Provided data.
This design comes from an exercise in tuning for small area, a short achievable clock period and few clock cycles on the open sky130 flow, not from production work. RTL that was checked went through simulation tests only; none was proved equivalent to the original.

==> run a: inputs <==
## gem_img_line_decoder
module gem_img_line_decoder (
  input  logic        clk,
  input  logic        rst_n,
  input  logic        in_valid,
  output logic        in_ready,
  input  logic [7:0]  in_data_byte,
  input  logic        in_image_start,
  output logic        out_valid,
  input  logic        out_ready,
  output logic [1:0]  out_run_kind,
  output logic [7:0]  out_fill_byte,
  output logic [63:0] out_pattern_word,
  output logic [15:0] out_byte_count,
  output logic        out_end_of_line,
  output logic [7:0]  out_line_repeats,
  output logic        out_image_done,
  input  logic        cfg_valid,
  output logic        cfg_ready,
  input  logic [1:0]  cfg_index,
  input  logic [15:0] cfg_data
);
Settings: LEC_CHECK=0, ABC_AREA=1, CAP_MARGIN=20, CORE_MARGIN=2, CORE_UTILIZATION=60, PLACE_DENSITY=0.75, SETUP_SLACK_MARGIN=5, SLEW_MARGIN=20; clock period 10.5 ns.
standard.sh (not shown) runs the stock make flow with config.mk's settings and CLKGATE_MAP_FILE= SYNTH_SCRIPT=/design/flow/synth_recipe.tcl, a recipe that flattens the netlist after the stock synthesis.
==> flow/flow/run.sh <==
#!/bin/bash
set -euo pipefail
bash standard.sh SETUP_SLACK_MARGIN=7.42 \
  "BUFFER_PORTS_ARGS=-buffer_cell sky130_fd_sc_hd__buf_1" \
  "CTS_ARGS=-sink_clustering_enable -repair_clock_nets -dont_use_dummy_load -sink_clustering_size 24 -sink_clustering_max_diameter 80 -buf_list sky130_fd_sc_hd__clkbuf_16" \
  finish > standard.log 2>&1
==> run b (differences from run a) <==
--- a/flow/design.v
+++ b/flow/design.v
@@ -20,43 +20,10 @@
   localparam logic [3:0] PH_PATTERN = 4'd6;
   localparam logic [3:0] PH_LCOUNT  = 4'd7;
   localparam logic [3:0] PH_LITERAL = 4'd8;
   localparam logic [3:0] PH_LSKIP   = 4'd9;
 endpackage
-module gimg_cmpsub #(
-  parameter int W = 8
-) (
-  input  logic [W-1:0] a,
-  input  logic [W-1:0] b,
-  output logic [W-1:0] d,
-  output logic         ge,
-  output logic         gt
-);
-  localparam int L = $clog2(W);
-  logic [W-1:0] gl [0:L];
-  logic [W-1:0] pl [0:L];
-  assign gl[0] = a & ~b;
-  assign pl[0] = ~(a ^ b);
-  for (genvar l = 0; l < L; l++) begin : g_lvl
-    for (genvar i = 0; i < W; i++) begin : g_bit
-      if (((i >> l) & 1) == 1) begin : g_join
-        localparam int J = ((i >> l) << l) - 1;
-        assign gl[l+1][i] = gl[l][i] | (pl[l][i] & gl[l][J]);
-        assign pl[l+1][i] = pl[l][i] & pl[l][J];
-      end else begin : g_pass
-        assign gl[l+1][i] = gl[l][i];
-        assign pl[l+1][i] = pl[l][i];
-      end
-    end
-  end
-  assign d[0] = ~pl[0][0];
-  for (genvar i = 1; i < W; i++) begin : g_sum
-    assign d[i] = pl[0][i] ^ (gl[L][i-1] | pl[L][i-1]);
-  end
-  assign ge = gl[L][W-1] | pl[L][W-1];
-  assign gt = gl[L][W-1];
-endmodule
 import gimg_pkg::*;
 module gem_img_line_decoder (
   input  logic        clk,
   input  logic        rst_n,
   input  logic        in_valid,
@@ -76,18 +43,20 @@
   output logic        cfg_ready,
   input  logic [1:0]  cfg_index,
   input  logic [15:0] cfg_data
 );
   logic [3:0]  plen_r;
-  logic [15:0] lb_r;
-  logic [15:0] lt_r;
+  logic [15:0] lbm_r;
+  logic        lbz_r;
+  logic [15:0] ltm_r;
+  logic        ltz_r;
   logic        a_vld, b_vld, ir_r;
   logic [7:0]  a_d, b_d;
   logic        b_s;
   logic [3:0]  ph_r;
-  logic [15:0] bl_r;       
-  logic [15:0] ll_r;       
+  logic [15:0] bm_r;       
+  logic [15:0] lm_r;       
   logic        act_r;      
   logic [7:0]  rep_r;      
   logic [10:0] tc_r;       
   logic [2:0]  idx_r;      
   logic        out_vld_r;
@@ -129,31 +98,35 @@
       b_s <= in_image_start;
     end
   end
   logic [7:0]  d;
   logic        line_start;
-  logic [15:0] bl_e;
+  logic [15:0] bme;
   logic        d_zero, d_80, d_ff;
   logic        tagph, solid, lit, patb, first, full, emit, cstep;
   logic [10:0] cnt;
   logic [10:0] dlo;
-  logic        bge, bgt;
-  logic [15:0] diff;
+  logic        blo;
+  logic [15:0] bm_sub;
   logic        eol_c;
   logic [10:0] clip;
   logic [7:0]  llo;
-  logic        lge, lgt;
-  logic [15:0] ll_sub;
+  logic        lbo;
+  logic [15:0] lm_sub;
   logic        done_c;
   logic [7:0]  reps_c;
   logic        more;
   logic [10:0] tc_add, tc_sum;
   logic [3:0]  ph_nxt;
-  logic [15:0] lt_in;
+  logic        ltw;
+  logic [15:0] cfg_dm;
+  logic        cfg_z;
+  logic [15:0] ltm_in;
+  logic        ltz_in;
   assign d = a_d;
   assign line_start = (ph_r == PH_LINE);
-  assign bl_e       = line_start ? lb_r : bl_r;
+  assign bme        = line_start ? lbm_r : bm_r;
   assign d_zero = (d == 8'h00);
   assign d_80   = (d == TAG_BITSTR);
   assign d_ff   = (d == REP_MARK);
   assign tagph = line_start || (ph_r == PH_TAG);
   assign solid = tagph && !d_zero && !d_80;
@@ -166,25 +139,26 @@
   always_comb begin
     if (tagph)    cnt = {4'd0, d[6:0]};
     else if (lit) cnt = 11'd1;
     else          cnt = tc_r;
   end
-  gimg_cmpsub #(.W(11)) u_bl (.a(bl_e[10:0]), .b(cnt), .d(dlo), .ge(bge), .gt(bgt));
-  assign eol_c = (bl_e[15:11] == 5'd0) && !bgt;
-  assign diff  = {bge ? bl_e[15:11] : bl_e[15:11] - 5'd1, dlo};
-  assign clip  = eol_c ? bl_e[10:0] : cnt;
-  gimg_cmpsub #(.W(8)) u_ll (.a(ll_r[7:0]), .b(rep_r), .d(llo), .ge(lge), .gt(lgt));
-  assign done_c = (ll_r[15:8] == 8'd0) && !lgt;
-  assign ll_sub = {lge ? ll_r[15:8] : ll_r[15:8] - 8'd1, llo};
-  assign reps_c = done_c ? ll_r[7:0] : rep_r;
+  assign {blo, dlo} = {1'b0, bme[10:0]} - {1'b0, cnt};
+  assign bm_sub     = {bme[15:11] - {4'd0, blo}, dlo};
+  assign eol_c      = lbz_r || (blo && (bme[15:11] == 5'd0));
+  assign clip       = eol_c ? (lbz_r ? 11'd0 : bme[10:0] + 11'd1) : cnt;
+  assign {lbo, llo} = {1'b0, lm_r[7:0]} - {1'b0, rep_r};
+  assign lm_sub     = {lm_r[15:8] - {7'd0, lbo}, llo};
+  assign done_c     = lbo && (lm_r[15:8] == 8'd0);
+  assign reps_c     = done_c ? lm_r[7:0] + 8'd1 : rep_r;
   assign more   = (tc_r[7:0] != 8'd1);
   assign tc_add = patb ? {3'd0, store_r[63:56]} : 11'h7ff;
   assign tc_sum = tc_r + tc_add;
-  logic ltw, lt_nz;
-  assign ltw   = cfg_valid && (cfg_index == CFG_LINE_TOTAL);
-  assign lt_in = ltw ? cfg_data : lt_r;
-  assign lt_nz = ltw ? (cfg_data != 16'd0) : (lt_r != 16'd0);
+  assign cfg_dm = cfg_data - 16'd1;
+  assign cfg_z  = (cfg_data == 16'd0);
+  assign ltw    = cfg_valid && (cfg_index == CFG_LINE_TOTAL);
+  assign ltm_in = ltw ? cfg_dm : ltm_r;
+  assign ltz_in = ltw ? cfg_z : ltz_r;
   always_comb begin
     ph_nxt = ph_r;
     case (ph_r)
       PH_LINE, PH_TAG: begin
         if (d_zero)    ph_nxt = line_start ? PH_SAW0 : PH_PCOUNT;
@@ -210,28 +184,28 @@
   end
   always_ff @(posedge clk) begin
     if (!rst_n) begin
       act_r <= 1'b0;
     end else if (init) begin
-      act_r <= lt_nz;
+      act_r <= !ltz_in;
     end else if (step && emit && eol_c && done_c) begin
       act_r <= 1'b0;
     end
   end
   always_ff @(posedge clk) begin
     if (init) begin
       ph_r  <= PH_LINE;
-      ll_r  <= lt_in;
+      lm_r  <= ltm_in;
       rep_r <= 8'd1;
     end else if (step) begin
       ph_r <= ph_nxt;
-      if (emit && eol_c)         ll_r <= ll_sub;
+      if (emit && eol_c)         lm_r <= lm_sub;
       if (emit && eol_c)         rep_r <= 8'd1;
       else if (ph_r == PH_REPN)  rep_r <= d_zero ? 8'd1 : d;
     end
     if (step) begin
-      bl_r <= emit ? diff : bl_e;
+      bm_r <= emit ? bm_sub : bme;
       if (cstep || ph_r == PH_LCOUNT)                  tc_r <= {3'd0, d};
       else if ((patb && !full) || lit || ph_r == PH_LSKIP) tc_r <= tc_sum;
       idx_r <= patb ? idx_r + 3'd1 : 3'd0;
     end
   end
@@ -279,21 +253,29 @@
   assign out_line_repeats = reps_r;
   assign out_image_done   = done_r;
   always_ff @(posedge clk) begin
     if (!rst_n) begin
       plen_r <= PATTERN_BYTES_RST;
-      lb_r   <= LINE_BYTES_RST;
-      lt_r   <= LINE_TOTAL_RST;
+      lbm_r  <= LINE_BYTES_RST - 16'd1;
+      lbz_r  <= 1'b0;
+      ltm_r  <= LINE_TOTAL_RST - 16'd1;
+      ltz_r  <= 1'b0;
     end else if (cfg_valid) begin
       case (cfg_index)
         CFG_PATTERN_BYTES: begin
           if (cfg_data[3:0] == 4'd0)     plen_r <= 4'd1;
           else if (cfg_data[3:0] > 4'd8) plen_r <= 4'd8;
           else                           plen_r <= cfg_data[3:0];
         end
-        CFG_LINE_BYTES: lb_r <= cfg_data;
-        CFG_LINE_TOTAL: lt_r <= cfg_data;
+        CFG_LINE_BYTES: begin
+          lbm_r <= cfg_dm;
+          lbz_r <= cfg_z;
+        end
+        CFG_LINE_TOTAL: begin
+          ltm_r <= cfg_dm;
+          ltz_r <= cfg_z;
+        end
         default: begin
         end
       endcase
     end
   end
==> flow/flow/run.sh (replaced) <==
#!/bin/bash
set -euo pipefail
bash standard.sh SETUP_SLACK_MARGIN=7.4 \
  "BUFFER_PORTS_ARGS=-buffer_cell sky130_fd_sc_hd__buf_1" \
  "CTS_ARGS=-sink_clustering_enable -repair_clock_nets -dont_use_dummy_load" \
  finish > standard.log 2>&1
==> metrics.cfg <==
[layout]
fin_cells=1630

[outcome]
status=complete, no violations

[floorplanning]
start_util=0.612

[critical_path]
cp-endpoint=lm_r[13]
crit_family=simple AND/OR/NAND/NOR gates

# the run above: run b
...
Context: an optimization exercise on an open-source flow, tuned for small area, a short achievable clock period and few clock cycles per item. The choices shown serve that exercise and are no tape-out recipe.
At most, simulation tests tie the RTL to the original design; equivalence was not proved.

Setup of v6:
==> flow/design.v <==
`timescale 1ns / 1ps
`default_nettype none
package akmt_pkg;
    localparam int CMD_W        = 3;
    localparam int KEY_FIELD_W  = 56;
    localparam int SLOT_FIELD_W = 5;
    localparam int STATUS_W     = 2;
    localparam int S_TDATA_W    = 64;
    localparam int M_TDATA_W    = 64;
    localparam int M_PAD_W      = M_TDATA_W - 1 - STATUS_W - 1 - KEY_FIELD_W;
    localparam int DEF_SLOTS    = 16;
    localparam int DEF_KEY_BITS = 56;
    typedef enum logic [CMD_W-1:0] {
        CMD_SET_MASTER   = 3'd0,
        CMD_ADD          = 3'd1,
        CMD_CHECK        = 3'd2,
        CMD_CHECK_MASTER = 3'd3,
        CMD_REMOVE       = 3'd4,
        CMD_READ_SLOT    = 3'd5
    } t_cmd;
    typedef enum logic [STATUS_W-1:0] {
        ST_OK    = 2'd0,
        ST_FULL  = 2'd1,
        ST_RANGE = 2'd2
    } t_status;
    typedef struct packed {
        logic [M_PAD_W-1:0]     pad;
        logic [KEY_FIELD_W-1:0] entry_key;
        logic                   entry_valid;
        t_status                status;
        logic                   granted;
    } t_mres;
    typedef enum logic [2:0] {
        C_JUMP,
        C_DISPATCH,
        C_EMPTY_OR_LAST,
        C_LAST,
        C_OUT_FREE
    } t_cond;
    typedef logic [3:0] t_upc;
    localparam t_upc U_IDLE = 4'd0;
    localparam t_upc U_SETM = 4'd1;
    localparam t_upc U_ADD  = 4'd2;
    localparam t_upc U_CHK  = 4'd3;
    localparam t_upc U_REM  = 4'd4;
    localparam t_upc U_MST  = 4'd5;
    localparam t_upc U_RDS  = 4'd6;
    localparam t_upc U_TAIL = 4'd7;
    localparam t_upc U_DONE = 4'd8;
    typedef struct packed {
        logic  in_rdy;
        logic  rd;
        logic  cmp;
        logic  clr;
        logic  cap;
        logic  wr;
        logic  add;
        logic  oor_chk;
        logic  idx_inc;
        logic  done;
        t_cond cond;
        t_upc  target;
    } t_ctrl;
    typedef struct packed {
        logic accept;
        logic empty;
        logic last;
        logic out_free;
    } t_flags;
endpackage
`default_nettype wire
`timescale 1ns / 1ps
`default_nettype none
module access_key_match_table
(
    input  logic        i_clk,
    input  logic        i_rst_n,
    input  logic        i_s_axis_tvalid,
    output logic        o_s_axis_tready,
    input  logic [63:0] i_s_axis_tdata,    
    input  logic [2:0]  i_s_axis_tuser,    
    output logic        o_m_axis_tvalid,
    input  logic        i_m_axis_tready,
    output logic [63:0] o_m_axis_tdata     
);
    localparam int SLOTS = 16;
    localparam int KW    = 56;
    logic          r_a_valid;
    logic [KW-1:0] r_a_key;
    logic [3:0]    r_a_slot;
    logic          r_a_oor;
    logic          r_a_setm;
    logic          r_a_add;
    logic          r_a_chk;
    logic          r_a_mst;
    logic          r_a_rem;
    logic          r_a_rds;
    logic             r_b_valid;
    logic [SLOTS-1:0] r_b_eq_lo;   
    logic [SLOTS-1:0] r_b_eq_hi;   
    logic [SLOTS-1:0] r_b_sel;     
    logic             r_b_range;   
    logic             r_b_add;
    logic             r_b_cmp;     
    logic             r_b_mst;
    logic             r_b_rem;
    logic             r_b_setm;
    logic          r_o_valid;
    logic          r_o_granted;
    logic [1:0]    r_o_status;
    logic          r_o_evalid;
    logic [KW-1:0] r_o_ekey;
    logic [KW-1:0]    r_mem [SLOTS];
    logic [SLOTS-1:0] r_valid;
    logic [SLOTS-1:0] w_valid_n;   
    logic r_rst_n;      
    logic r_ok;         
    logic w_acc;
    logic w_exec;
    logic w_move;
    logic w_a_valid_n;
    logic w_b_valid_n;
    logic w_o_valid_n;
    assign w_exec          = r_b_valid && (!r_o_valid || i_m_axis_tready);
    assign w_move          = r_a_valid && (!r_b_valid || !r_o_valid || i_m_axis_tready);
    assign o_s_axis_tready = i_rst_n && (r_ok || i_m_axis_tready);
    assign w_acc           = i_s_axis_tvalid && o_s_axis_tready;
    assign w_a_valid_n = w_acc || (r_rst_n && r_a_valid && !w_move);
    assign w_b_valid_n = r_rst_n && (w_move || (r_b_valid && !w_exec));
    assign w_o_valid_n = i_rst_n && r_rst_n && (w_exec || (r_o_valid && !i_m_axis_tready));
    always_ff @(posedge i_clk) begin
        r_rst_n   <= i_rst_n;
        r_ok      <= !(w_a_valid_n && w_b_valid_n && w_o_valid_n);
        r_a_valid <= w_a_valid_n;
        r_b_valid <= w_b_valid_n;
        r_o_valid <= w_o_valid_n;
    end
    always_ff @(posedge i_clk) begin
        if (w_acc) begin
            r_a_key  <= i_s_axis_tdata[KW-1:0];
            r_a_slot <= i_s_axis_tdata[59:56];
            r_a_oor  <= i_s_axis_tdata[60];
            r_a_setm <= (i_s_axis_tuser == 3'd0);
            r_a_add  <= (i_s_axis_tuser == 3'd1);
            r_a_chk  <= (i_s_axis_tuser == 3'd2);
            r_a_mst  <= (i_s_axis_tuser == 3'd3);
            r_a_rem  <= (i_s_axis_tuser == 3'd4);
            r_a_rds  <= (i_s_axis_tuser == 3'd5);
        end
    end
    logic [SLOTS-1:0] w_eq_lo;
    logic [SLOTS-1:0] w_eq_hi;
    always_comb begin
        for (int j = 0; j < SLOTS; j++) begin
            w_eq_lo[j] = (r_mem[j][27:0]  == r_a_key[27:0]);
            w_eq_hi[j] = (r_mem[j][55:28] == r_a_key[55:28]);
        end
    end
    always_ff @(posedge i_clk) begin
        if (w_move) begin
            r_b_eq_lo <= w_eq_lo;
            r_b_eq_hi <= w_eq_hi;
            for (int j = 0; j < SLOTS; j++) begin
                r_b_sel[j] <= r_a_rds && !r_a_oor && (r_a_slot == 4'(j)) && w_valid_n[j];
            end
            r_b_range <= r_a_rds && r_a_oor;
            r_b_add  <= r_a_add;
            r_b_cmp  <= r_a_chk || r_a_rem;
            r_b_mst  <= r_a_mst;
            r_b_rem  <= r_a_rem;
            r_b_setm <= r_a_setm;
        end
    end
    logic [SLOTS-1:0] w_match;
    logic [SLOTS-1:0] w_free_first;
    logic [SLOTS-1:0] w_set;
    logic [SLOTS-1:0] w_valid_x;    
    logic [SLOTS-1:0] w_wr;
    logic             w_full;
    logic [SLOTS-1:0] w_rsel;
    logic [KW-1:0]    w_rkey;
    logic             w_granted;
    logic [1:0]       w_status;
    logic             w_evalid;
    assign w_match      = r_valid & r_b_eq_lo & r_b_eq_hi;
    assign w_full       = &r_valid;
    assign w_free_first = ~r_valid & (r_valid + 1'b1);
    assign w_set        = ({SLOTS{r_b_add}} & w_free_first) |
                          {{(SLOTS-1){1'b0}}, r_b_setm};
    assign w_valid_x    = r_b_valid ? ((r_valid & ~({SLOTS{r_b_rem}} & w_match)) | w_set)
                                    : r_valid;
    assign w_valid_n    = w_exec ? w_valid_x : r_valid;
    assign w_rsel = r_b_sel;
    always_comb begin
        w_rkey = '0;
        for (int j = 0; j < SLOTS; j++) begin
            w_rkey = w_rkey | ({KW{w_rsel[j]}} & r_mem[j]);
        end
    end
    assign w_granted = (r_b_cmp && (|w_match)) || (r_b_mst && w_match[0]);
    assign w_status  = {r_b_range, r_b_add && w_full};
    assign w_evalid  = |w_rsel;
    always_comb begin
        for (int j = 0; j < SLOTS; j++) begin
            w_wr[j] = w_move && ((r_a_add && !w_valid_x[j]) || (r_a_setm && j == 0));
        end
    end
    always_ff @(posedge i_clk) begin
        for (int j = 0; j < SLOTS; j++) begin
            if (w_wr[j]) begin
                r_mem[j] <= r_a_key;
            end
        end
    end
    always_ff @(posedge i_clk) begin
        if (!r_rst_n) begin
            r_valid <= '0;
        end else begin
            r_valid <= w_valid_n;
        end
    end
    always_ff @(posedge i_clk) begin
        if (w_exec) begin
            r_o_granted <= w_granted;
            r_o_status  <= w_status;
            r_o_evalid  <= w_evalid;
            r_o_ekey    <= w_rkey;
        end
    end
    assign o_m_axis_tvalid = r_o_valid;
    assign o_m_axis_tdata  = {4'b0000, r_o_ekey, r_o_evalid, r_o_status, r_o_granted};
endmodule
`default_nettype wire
--
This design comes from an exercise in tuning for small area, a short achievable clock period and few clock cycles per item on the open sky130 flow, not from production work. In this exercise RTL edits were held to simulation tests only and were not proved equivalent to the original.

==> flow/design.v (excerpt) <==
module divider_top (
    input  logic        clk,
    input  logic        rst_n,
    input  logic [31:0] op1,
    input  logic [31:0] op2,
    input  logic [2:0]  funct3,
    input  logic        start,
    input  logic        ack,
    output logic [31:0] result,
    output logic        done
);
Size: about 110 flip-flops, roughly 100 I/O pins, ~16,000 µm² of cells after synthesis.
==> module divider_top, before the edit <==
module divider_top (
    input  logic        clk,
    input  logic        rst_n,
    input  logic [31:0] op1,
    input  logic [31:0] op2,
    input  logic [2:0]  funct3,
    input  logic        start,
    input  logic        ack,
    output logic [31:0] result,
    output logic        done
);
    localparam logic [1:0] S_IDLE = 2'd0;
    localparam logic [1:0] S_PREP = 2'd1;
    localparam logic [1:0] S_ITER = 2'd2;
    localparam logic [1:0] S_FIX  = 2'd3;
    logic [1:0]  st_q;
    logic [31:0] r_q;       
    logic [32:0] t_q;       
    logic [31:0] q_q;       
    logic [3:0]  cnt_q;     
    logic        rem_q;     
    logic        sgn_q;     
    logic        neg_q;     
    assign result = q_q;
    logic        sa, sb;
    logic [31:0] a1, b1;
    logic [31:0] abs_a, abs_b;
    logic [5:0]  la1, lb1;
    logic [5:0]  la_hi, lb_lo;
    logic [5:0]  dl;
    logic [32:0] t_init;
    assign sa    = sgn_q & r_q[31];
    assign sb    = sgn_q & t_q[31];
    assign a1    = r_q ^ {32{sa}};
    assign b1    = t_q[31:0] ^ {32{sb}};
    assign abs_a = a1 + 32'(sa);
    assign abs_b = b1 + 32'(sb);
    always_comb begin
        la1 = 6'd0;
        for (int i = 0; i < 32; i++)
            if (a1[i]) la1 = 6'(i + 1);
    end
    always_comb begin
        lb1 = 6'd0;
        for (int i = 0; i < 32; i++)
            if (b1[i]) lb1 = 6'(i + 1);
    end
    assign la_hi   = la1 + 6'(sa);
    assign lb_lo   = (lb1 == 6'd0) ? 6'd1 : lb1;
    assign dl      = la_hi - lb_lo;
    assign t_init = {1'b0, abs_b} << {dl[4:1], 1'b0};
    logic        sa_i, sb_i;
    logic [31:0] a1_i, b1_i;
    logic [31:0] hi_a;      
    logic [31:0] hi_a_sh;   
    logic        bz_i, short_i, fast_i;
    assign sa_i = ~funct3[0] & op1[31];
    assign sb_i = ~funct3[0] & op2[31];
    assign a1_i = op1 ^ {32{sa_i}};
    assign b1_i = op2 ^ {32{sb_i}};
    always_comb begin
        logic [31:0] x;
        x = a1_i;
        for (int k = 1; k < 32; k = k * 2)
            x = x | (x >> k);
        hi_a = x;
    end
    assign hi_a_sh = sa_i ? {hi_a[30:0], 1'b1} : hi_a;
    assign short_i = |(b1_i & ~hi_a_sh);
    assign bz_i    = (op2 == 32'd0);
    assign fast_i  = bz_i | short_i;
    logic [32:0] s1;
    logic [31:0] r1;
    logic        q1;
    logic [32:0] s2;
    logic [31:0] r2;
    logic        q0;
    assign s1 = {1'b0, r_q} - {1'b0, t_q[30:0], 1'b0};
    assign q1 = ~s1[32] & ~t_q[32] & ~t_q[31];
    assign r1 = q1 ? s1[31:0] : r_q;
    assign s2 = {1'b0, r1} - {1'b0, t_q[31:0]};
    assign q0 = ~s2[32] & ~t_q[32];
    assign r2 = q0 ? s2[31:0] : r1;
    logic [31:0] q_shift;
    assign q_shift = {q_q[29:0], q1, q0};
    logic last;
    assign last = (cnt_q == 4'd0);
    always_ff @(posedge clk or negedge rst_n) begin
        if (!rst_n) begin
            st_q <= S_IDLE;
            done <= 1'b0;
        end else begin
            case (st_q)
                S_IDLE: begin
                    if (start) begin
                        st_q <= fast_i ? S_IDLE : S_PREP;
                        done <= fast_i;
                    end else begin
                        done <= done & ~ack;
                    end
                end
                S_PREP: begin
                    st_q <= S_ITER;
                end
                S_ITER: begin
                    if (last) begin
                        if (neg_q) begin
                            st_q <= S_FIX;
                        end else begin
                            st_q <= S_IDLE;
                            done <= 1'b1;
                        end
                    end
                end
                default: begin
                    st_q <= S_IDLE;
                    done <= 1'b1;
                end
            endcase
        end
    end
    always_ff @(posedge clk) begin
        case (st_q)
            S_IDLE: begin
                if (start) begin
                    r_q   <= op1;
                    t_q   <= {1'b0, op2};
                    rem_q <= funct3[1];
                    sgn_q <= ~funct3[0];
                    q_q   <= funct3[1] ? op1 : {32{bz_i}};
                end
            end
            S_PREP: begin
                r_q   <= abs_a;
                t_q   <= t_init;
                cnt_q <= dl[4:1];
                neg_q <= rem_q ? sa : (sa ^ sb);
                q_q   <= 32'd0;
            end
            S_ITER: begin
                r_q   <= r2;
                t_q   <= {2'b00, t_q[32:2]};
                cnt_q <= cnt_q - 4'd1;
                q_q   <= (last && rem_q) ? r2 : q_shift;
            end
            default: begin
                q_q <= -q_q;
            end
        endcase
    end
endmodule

What you will do.
Return, unchanged, the run of lines above that opens with the line containing "logic [SLOTS-1:0] r_b_eq_lo;" and closes with the line containing "(i_s_axis_tuser == 3'd4);". Include both.

Output below.
    logic [SLOTS-1:0] r_b_eq_lo;   
    logic [SLOTS-1:0] r_b_eq_hi;   
    logic [SLOTS-1:0] r_b_sel;     
    logic             r_b_range;   
    logic             r_b_add;
    logic             r_b_cmp;     
    logic             r_b_mst;
    logic             r_b_rem;
    logic             r_b_setm;
    logic          r_o_valid;
    logic          r_o_granted;
    logic [1:0]    r_o_status;
    logic          r_o_evalid;
    logic [KW-1:0] r_o_ekey;
    logic [KW-1:0]    r_mem [SLOTS];
    logic [SLOTS-1:0] r_valid;
    logic [SLOTS-1:0] w_valid_n;   
    logic r_rst_n;      
    logic r_ok;         
    logic w_acc;
    logic w_exec;
    logic w_move;
    logic w_a_valid_n;
    logic w_b_valid_n;
    logic w_o_valid_n;
    assign w_exec          = r_b_valid && (!r_o_valid || i_m_axis_tready);
    assign w_move          = r_a_valid && (!r_b_valid || !r_o_valid || i_m_axis_tready);
    assign o_s_axis_tready = i_rst_n && (r_ok || i_m_axis_tready);
    assign w_acc           = i_s_axis_tvalid && o_s_axis_tready;
    assign w_a_valid_n = w_acc || (r_rst_n && r_a_valid && !w_move);
    assign w_b_valid_n = r_rst_n && (w_move || (r_b_valid && !w_exec));
    assign w_o_valid_n = i_rst_n && r_rst_n && (w_exec || (r_o_valid && !i_m_axis_tready));
    always_ff @(posedge i_clk) begin
        r_rst_n   <= i_rst_n;
        r_ok      <= !(w_a_valid_n && w_b_valid_n && w_o_valid_n);
        r_a_valid <= w_a_valid_n;
        r_b_valid <= w_b_valid_n;
        r_o_valid <= w_o_valid_n;
    end
    always_ff @(posedge i_clk) begin
        if (w_acc) begin
            r_a_key  <= i_s_axis_tdata[KW-1:0];
            r_a_slot <= i_s_axis_tdata[59:56];
            r_a_oor  <= i_s_axis_tdata[60];
            r_a_setm <= (i_s_axis_tuser == 3'd0);
            r_a_add  <= (i_s_axis_tuser == 3'd1);
            r_a_chk  <= (i_s_axis_tuser == 3'd2);
            r_a_mst  <= (i_s_axis_tuser == 3'd3);
            r_a_rem  <= (i_s_axis_tuser == 3'd4);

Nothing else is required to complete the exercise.